[caption id="" align="alignnone" width="569" caption="Pengundian No Urut Calon Walikota-Wakil Walikota Manado"][/caption]
Hari ini 21 Oktober 2010, kembali digelar pemilihan umum kepala daerah (Pilkada) di Manado Sulawesi Utara (Sulut). Pilkada ulang ini terpaksa digelar, karena adanya dugaan kecurangan pada Pilkada yang digelar serentak se-Sulut, pada 3 Agustus 2010 lalu.
Menurut Quick Count Hasil Pemungutan Suara Ulang versi Lingkaran Survei Indonesia (LSI), Pasangan calon walikota dan wakil walikota Manado Nomor Urut Delapan Vicky Lementut- Harley Mangindaan, unggul dengan 49.50 persen. Ada 9 pasangan yang bertarung dalam Pilkada ini, dan kubu saya diprediksi kalah, jika penghitungan suara secara manual nantinya diumumkan KPU-D Manado.

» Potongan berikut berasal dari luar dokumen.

### src/rtl/riscv_v_pkg.sv
`default_nettype none
// ============================================================================
// Module   : riscv_v_pkg
// Purpose  : Shared vector-unit types and helpers: data width, osize vector
//            type, shift op / shift sequencer state encodings and osize
//            decode functions.
// Revision : 1.0 - initial release
// ============================================================================
package riscv_v_pkg;

  localparam int RISCV_V_DATA_WIDTH = 128;

  // Bit i refers to element size 8<<i bits.
  typedef logic [3:0] osize_vector_t;

  typedef enum logic [1:0] {
    SHIFT_SLL  = 2'b00,
    SHIFT_SRL  = 2'b01,
    SHIFT_SRA  = 2'b10,
    SHIFT_RSVD = 2'b11
  } shift_op_e;

  typedef enum logic [1:0] {
    SEQ_IDLE = 2'b00,
    SEQ_READ = 2'b01,
    SEQ_EXEC = 2'b10,
    SEQ_WB   = 2'b11
  } shift_seq_state_e;

  function automatic osize_vector_t osize_to_onehot(input logic [1:0] osize);
    osize_vector_t v;
    case (osize)
      2'd0:    v = 4'b0001;
      2'd1:    v = 4'b0010;
      2'd2:    v = 4'b0100;
      default: v = 4'b1000;
    endcase
    return v;
  endfunction

  // Bit i set when osize >= i (thermometer code).
  function automatic osize_vector_t osize_to_greater(input logic [1:0] osize);
    osize_vector_t v;
    case (osize)
      2'd0:    v = 4'b0001;
      2'd1:    v = 4'b0011;
      2'd2:    v = 4'b0111;
      default: v = 4'b1111;
    endcase
    return v;
  endfunction

endpackage : riscv_v_pkg
`default_nettype wire

### src/rtl/riscv_v_shift_seq_if.sv
`default_nettype none
// ============================================================================
// Module   : riscv_v_shift_seq_if
// Purpose  : Bundle of the shift sequencer's issue, VRF read, shifter and
//            VRF write-back signals.
//   master : the sequencer side (drives req_ready, rd_*, sh_* controls and
//            operands, wb_*, done, busy)
//   slave  : the environment side (issue stage, VRF, shifter instance)
// Revision : 1.0 - initial release
// ============================================================================
interface riscv_v_shift_seq_if #(
  parameter int DATA_WIDTH     = 128,
  parameter int REG_ADDR_WIDTH = 5,
  parameter int MAX_NREGS_LOG2 = 3
);
  import riscv_v_pkg::*;

  // issue
  logic                      req_valid;
  logic                      req_ready;
  logic [1:0]                req_op;
  logic [1:0]                req_osize;
  logic [REG_ADDR_WIDTH-1:0] req_vs1;
  logic [REG_ADDR_WIDTH-1:0] req_vs2;
  logic [REG_ADDR_WIDTH-1:0] req_vd;
  logic [MAX_NREGS_LOG2-1:0] req_nregs_m1;
  // VRF read
  logic                      rd_en;
  logic [REG_ADDR_WIDTH-1:0] rd_addr_a;
  logic [REG_ADDR_WIDTH-1:0] rd_addr_b;
  logic [DATA_WIDTH-1:0]     rd_data_a;
  logic [DATA_WIDTH-1:0]     rd_data_b;
  // shifter
  logic                      sh_is_shift;
  logic                      sh_is_left;
  logic                      sh_is_arith;
  osize_vector_t             sh_osize_vector;
  osize_vector_t             sh_is_greater_osize_vector;
  logic [DATA_WIDTH-1:0]     sh_srca;
  logic [DATA_WIDTH-1:0]     sh_srcb;
  logic [DATA_WIDTH-1:0]     sh_result;
  // VRF write-back
  logic                      wb_valid;
  logic                      wb_ready;
  logic [REG_ADDR_WIDTH-1:0] wb_addr;
  logic [DATA_WIDTH-1:0]     wb_data;
  // status
  logic                      done;
  logic                      busy;

  modport master (
    input  req_valid, req_op, req_osize, req_vs1, req_vs2, req_vd, req_nregs_m1,
    output req_ready,
    output rd_en, rd_addr_a, rd_addr_b,
    input  rd_data_a, rd_data_b,
    output sh_is_shift, sh_is_left, sh_is_arith, sh_osize_vector,
    output sh_is_greater_osize_vector, sh_srca, sh_srcb,
    input  sh_result,
    output wb_valid, wb_addr, wb_data,
    input  wb_ready,
    output done, busy
  );

  modport slave (
    output req_valid, req_op, req_osize, req_vs1, req_vs2, req_vd, req_nregs_m1,
    input  req_ready,
    input  rd_en, rd_addr_a, rd_addr_b,
    output rd_data_a, rd_data_b,
    input  sh_is_shift, sh_is_left, sh_is_arith, sh_osize_vector,
    input  sh_is_greater_osize_vector, sh_srca, sh_srcb,
    output sh_result,
    input  wb_valid, wb_addr, wb_data,
    output wb_ready,
    input  done, busy
  );

endinterface : riscv_v_shift_seq_if
`default_nettype wire

### src/rtl/riscv_v_shift_seq.sv
`default_nettype none
// ============================================================================
// Module   : riscv_v_shift_seq
// Purpose  : Multi-beat sequencer for one vector-vector shift instruction
//            over a group of 1..8 registers. Per register: read vs1/vs2,
//            drive the external combinational shifter, capture the result,
//            then write it to vd under valid/ready backpressure.
// Ports    : clk, rst (asynchronous, active high)
//            bus (master modport of riscv_v_shift_seq_if):
//              req_*   instruction issue handshake and fields
//              rd_*    VRF read port (data returns one cycle after rd_en)
//              sh_*    shifter controls, operands and result
//              wb_*    VRF write-back handshake
//              done    one-cycle completion pulse, busy = not idle
// Revision : 1.0 - initial release
// ============================================================================
module riscv_v_shift_seq
  import riscv_v_pkg::*;
#(
  parameter int DATA_WIDTH     = RISCV_V_DATA_WIDTH,
  parameter int REG_ADDR_WIDTH = 5,
  parameter int MAX_NREGS_LOG2 = 3
) (
  input  logic                       clk,
  input  logic                       rst,
  riscv_v_shift_seq_if.master        bus
);

  shift_seq_state_e          state_q, state_d;
  logic [MAX_NREGS_LOG2-1:0] beat_q, beat_d;

  // Latched request
  shift_op_e                 op_q;
  logic                      is_left_q;
  logic                      is_arith_q;
  osize_vector_t             osize_oh_q;
  osize_vector_t             osize_ge_q;
  logic [REG_ADDR_WIDTH-1:0] vs1_q;
  logic [REG_ADDR_WIDTH-1:0] vs2_q;
  logic [REG_ADDR_WIDTH-1:0] vd_q;
  logic [MAX_NREGS_LOG2-1:0] nregs_m1_q;

  // Write-back holding registers
  logic [REG_ADDR_WIDTH-1:0] wb_addr_q;
  logic [DATA_WIDTH-1:0]     wb_data_q;

  logic                      accept;
  logic                      capture;
  logic [REG_ADDR_WIDTH-1:0] beat_ext;

  // Register addresses wrap naturally at REG_ADDR_WIDTH bits.
  assign beat_ext = REG_ADDR_WIDTH'(beat_q);

  // --------------------------------------------------------------------------
  // Next state and per-state outputs
  // --------------------------------------------------------------------------
  always_comb begin
    state_d       = state_q;
    beat_d        = beat_q;
    accept        = 1'b0;
    capture       = 1'b0;
    bus.req_ready = 1'b0;
    bus.rd_en     = 1'b0;
    bus.rd_addr_a = '0;
    bus.rd_addr_b = '0;
    bus.sh_is_shift = 1'b0;
    bus.sh_srca   = '0;
    bus.sh_srcb   = '0;
    bus.wb_valid  = 1'b0;
    bus.done      = 1'b0;

    case (state_q)
      SEQ_IDLE: begin
        // Held low while rst is asserted so no output is high in reset.
        bus.req_ready = ~rst;
        if (bus.req_valid && !rst) begin
          accept  = 1'b1;
          beat_d  = '0;
          state_d = SEQ_READ;
        end
      end
      SEQ_READ: begin
        bus.rd_en     = 1'b1;
        bus.rd_addr_a = vs1_q + beat_ext;
        bus.rd_addr_b = vs2_q + beat_ext;
        state_d       = SEQ_EXEC;
      end
      SEQ_EXEC: begin
        // VRF data is valid this cycle; pass it straight to the shifter.
        bus.sh_is_shift = (op_q != SHIFT_RSVD);
        bus.sh_srca     = bus.rd_data_a;
        bus.sh_srcb     = bus.rd_data_b;
        capture         = 1'b1;
        state_d         = SEQ_WB;
      end
      SEQ_WB: begin
        bus.wb_valid = 1'b1;
        if (bus.wb_ready) begin
          if (beat_q == nregs_m1_q) begin
            bus.done = 1'b1;
            state_d  = SEQ_IDLE;
          end else begin
            beat_d  = beat_q + 1'b1;
            state_d = SEQ_READ;
          end
        end
      end
      default: state_d = SEQ_IDLE;
    endcase
  end

  // --------------------------------------------------------------------------
  // State register
  // --------------------------------------------------------------------------
  always_ff @(posedge clk or posedge rst) begin
    if (rst) begin
      state_q <= SEQ_IDLE;
      beat_q  <= '0;
    end else begin
      state_q <= state_d;
      beat_q  <= beat_d;
    end
  end

  // --------------------------------------------------------------------------
  // Request capture and write-back holding registers
  // --------------------------------------------------------------------------
  always_ff @(posedge clk or posedge rst) begin
    if (rst) begin
      op_q       <= SHIFT_SLL;
      is_left_q  <= 1'b0;
      is_arith_q <= 1'b0;
      osize_oh_q <= '0;
      osize_ge_q <= '0;
      vs1_q      <= '0;
      vs2_q      <= '0;
      vd_q       <= '0;
      nregs_m1_q <= '0;
      wb_addr_q  <= '0;
      wb_data_q  <= '0;
    end else begin
      if (accept) begin
        op_q       <= shift_op_e'(bus.req_op);
        is_left_q  <= (bus.req_op == SHIFT_SLL);
        is_arith_q <= (bus.req_op == SHIFT_SRA);
        osize_oh_q <= osize_to_onehot(bus.req_osize);
        osize_ge_q <= osize_to_greater(bus.req_osize);
        vs1_q      <= bus.req_vs1;
        vs2_q      <= bus.req_vs2;
        vd_q       <= bus.req_vd;
        nregs_m1_q <= bus.req_nregs_m1;
      end
      if (capture) begin
        wb_data_q <= bus.sh_result;
        wb_addr_q <= vd_q + beat_ext;
      end
    end
  end

  // Direction/size controls are held from the latched request; only
  // sh_is_shift and the operands are qualified by the EXEC state.
  assign bus.sh_is_left                 = is_left_q;
  assign bus.sh_is_arith                = is_arith_q;
  assign bus.sh_osize_vector            = osize_oh_q;
  assign bus.sh_is_greater_osize_vector = osize_ge_q;
  assign bus.wb_addr                    = wb_addr_q;
  assign bus.wb_data                    = wb_data_q;
  assign bus.busy                       = (state_q != SEQ_IDLE);

endmodule : riscv_v_shift_seq
`default_nettype wire
### src/flat_wrapper.sv
// flat-port wrapper written by rule: the top's interface ports become plain ports
module riscv_v_shift_seq_flat import riscv_v_pkg::*;
#(
  parameter int DATA_WIDTH     = RISCV_V_DATA_WIDTH,
  parameter int REG_ADDR_WIDTH = 5,
  parameter int MAX_NREGS_LOG2 = 3
)
  (clk, rst, bus_req_valid, bus_req_op, bus_req_osize, bus_req_vs1, bus_req_vs2, bus_req_vd, bus_req_nregs_m1, bus_req_ready, bus_rd_en, bus_rd_addr_a, bus_rd_addr_b, bus_rd_data_a, bus_rd_data_b, bus_sh_is_shift, bus_sh_is_left, bus_sh_is_arith, bus_sh_osize_vector, bus_sh_is_greater_osize_vector, bus_sh_srca, bus_sh_srcb, bus_sh_result, bus_wb_valid, bus_wb_addr, bus_wb_data, bus_wb_ready, bus_done, bus_busy);
  riscv_v_shift_seq_if #(.DATA_WIDTH(DATA_WIDTH), .REG_ADDR_WIDTH(REG_ADDR_WIDTH), .MAX_NREGS_LOG2(MAX_NREGS_LOG2)) bus_i ();
  input  logic clk;
  input  logic rst;
  input wire logic [$bits(bus_i.req_valid)-1:0] bus_req_valid;
  input wire logic [$bits(bus_i.req_op)-1:0] bus_req_op;
  input wire logic [$bits(bus_i.req_osize)-1:0] bus_req_osize;
  input wire logic [$bits(bus_i.req_vs1)-1:0] bus_req_vs1;
  input wire logic [$bits(bus_i.req_vs2)-1:0] bus_req_vs2;
  input wire logic [$bits(bus_i.req_vd)-1:0] bus_req_vd;
  input wire logic [$bits(bus_i.req_nregs_m1)-1:0] bus_req_nregs_m1;
  output wire logic [$bits(bus_i.req_ready)-1:0] bus_req_ready;
  output wire logic [$bits(bus_i.rd_en)-1:0] bus_rd_en;
  output wire logic [$bits(bus_i.rd_addr_a)-1:0] bus_rd_addr_a;
  output wire logic [$bits(bus_i.rd_addr_b)-1:0] bus_rd_addr_b;
  input wire logic [$bits(bus_i.rd_data_a)-1:0] bus_rd_data_a;
  input wire logic [$bits(bus_i.rd_data_b)-1:0] bus_rd_data_b;
  output wire logic [$bits(bus_i.sh_is_shift)-1:0] bus_sh_is_shift;
  output wire logic [$bits(bus_i.sh_is_left)-1:0] bus_sh_is_left;
  output wire logic [$bits(bus_i.sh_is_arith)-1:0] bus_sh_is_arith;
  output wire logic [$bits(bus_i.sh_osize_vector)-1:0] bus_sh_osize_vector;
  output wire logic [$bits(bus_i.sh_is_greater_osize_vector)-1:0] bus_sh_is_greater_osize_vector;
  output wire logic [$bits(bus_i.sh_srca)-1:0] bus_sh_srca;
  output wire logic [$bits(bus_i.sh_srcb)-1:0] bus_sh_srcb;
  input wire logic [$bits(bus_i.sh_result)-1:0] bus_sh_result;
  output wire logic [$bits(bus_i.wb_valid)-1:0] bus_wb_valid;
  output wire logic [$bits(bus_i.wb_addr)-1:0] bus_wb_addr;
  output wire logic [$bits(bus_i.wb_data)-1:0] bus_wb_data;
  input wire logic [$bits(bus_i.wb_ready)-1:0] bus_wb_ready;
  output wire logic [$bits(bus_i.done)-1:0] bus_done;
  output wire logic [$bits(bus_i.busy)-1:0] bus_busy;
  assign bus_i.req_valid = bus_req_valid;
  assign bus_i.req_op = bus_req_op;
  assign bus_i.req_osize = bus_req_osize;
  assign bus_i.req_vs1 = bus_req_vs1;
  assign bus_i.req_vs2 = bus_req_vs2;
  assign bus_i.req_vd = bus_req_vd;
  assign bus_i.req_nregs_m1 = bus_req_nregs_m1;
  assign bus_req_ready = bus_i.req_ready;
  assign bus_rd_en = bus_i.rd_en;
  assign bus_rd_addr_a = bus_i.rd_addr_a;
  assign bus_rd_addr_b = bus_i.rd_addr_b;
  assign bus_i.rd_data_a = bus_rd_data_a;
  assign bus_i.rd_data_b = bus_rd_data_b;
  assign bus_sh_is_shift = bus_i.sh_is_shift;
  assign bus_sh_is_left = bus_i.sh_is_left;
  assign bus_sh_is_arith = bus_i.sh_is_arith;
  assign bus_sh_osize_vector = bus_i.sh_osize_vector;
  assign bus_sh_is_greater_osize_vector = bus_i.sh_is_greater_osize_vector;
  assign bus_sh_srca = bus_i.sh_srca;
  assign bus_sh_srcb = bus_i.sh_srcb;
  assign bus_i.sh_result = bus_sh_result;
  assign bus_wb_valid = bus_i.wb_valid;
  assign bus_wb_addr = bus_i.wb_addr;
  assign bus_wb_data = bus_i.wb_data;
  assign bus_i.wb_ready = bus_wb_ready;
  assign bus_done = bus_i.done;
  assign bus_busy = bus_i.busy;
  riscv_v_shift_seq #(.DATA_WIDTH(DATA_WIDTH), .REG_ADDR_WIDTH(REG_ADDR_WIDTH), .MAX_NREGS_LOG2(MAX_NREGS_LOG2)) u_core (.clk(clk), .rst(rst), .bus(bus_i));
endmodule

Sebelumnya, saya dan pasangan saya H. Helmy Bachdar serta 8 pasangan kandidat dinyatakan ‘kalah’, dan kompetitor saya pasangan Vecky Lumentut-Harley Mangindaan dinyatakan ‘menang’ oleh KPU-D Sulut. Tapi Mahkamah Konstitusi (MK) memutuskan Pilkada Manado yang digelar KPU Sulawesi Utara, tidak sah dan harus diulang. Alasannya, MK menilai adanya mobilisasi pegawai negeri sipil (PNS) di Manado, yang terstruktur masif dan sistematis, sejak awal hingga pemungutan suara.
Menurut Ketua MK Mahfud MD, proses Pilkada Kota Manado, yang terdiri dari sembilan kecamatan yaitu Kecamatan Wenang, Kecamatan Mapanget, Kecamatan Wanea, Kecamatan Tikala, Kecamatan Bunaken, Kecamatan Sario, Kecamatan Malalayang, Kecamatan Tuminting, dan di Kecamatan Singkil, telah terjadi pelanggaran-pelanggaran yang serius, sehingga diperlukan pemungutan suara ulang.
Lantas, haruskah saya menyesali lagi kekalahan ini?
Bagi saya, berkurangnya animo masyarakat dalam PSU dibandingkan saat Pilkada 3 Agustus yang lalu, bukan merupakan kambing hitam yang harus dijadikan alasan.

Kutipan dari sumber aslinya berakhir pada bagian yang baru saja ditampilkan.